Theoretical and measured airflow about the twin otter wing

Abstract

The NAE Twin Otter atmospheric research aircraft carries instruments mounted under the wings to count and image cloud and precipitation particles for cloud physics studies. As part of an investigation on the influence of the aircraft presence on these measurements, airflow velocities about the wing have been calculated. These theoretical results have been compared with in-flight measurements taken by pressure probes mounted in a cannister suspended from a long and a short pylon below the wing at two spanwise locations.

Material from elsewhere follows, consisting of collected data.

[config.mk]
export PLATFORM = sky130hd
export DESIGN_NAME = ram_burst_ctrl
export DESIGN_NICKNAME = d
export VERILOG_FILES = /design/src/rtl/ram_burst_ctrl.sv
export SDC_FILE = /design/constraint.sdc
export NUM_CORES = 1
export LEC_CHECK = 0
export CAP_MARGIN = 15
export CORE_MARGIN = 4
export CORE_UTILIZATION = 26
export CTS_CLUSTER_DIAMETER = 150
export DETAILED_ROUTE_END_ITERATION = 12
export PLACE_DENSITY_LB_ADDON = 0.25
export SLEW_MARGIN = 40
export SYNTH_ARGS = -nofsm -noshare
export SYNTH_HDL_FRONTEND = slang
export SYNTH_SLANG_ARGS = --single-unit
export TNS_END_PERCENT = 30
[constraint.sdc]
create_clock -name CLK -period 2.4 [get_ports CLK]
set_input_delay 0.48 -clock CLK [delete_from_list [all_inputs] [get_ports CLK]]
set_output_delay 0.48 -clock CLK [all_outputs]
set_load 0.02 [all_outputs]
==> src/rtl/leaf_stage_fifo_if.sv <==
// Valid/ready stream bundle between a producer, the leaf stage FIFO and the leaf consumer.
// Latency: none (wires only).
// Backpressure: carries in_ready/out_ready; the modports fix who drives which side.
interface leaf_stage_fifo_if #(
    parameter int DATA_W = 32,
    parameter int DEPTH  = 8
);
    localparam int CNT_W = $clog2(DEPTH) + 1;

    logic              in_valid;
    logic              in_ready;
    logic [DATA_W-1:0] in_data;
    logic              out_valid;
    logic              out_ready;
    logic [DATA_W-1:0] out_data;
    logic [CNT_W-1:0]  count;
    logic              almost_full;

    // Environment side: producer inputs, consumer ready, observes status.
    modport master (
        output in_valid, in_data, out_ready,
        input  in_ready, out_valid, out_data, count, almost_full
    );

    // The FIFO stage itself.
    modport slave (
        input  in_valid, in_data, out_ready,
        output in_ready, out_valid, out_data, count, almost_full
    );
endinterface
`config.mk`:
```
export PLATFORM = sky130hd
export DESIGN_NAME = switch_router_ctrl
export DESIGN_NICKNAME = d
export VERILOG_FILES = /design/src/rtl/switch_router_ctrl.sv
export SDC_FILE = /design/constraint.sdc
export NUM_CORES = 1
export LEC_CHECK = 0
export CAP_MARGIN = 10
export CORE_MARGIN = 2
export CORE_UTILIZATION = 50
export DETAILED_ROUTE_END_ITERATION = 7
export GPL_TIMING_DRIVEN = 0
export HOLD_SLACK_MARGIN = 0.03
export MAX_ROUTING_LAYER = met4
export PLACE_DENSITY_LB_ADDON = 0.12
export SETUP_SLACK_MARGIN = 0.15
export SYNTH_ARGS = -nofsm -noshare
export SYNTH_HDL_FRONTEND = slang
export SYNTH_SLANG_ARGS = --single-unit
```
`constraint.sdc`:
```
create_clock -name clk -period 5.1 [get_ports clk]
set_clock_uncertainty 0.15 [all_clocks]
set_input_delay 0.765 -clock clk [delete_from_list [all_inputs] [get_ports clk]]
set_output_delay 0.765 -clock clk [all_outputs]
set_load 0.02 [all_outputs]
```
### config.mk
export PLATFORM = sky130hd
export DESIGN_NAME = address_generation_unit_flat
export DESIGN_NICKNAME = d
export VERILOG_FILES = /design/src/rtl/address_generation_unit_if.sv /design/src/rtl/address_generation_unit.sv /design/src/flat_wrapper.sv
export SDC_FILE = /design/constraint.sdc
export NUM_CORES = 1
export LEC_CHECK = 0
export ABC_AREA = 1
export CAP_MARGIN = 20
export CORE_MARGIN = 10
export CORE_UTILIZATION = 54
export CTS_BUF_LIST = sky130_fd_sc_hd__clkbuf_8
export CTS_CLUSTER_DIAMETER = 30
export DETAILED_ROUTE_END_ITERATION = 7
export HOLD_SLACK_MARGIN = 0.1
export PLACE_DENSITY = 0.78
export SKIP_CTS_REPAIR_TIMING = 1
export SLEW_MARGIN = 20
export SYNTH_ARGS = -nofsm -noshare
export SYNTH_HDL_FRONTEND = slang
export SYNTH_SLANG_ARGS = --single-unit
### constraint.sdc
create_clock -name clk -period 21.5 [get_ports clk]
set_input_delay 3.225 -clock clk [delete_from_list [all_inputs] [get_ports clk]]
set_output_delay 3.225 -clock clk [all_outputs]
set_load 0.02 [all_outputs]
**config.mk**
```make
export PLATFORM = sky130hd
export DESIGN_NAME = write_buffer
export DESIGN_NICKNAME = d
export VERILOG_FILES = /design/src/rtl/write_buffer_pkg.sv /design/src/rtl/write_buffer_fifo.sv /design/src/rtl/write_buffer.sv
export SDC_FILE = /design/constraint.sdc
export NUM_CORES = 1
export LEC_CHECK = 0
export CORE_ASPECT_RATIO = 1.1
export CORE_MARGIN = 3
export CORE_UTILIZATION = 57
export CTS_BUF_LIST = sky130_fd_sc_hd__clkbuf_8
export DETAILED_ROUTE_END_ITERATION = 6
export GPL_TIMING_DRIVEN = 1
export PLACE_DENSITY = 0.92
export SLEW_MARGIN = 10
export SYNTH_ARGS = -nofsm -noshare
export SYNTH_HDL_FRONTEND = slang
export SYNTH_SLANG_ARGS = --single-unit
```
**constraint.sdc**
```tcl
create_clock -name clk -period 11.5 [get_ports clk]
set_input_delay 1.725 -clock clk [delete_from_list [all_inputs] [get_ports clk]]
set_output_delay 1.725 -clock clk [all_outputs]
set_load 0.1 [all_outputs]
```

The Twin Otter wing has been represented by a Joukowski aerofoil of the same maximum thickness but with a cusped trailing edge. The wing camber has been neglected but aspect ratio and planform effects have been included. The effect of the cannister was included in the comparison of theory with experiment. Use of the theory aft of the quarter chord will require experimental verification. Both experimental and theoretical results for the local flow velo city ratio are linear functions of aircraft lift coefficient (CL) in the range of CL between 0.35 to 1.06. The worst discrepancy between theory and experiment in the CL range of 0.4 to 0.6 is -2.8% to 1.1%. The results for the inboard/long pylon and outboard/short pylon have considerably less deviation. The theory has been experimentally verified to the above accuracy and can be used to describe the spatial variation of the flow velocity ahead of the wing. Applications of the theory to the study of aircraft floweffects on cloud physics measurements can proceed with a quantifiable level of confidence.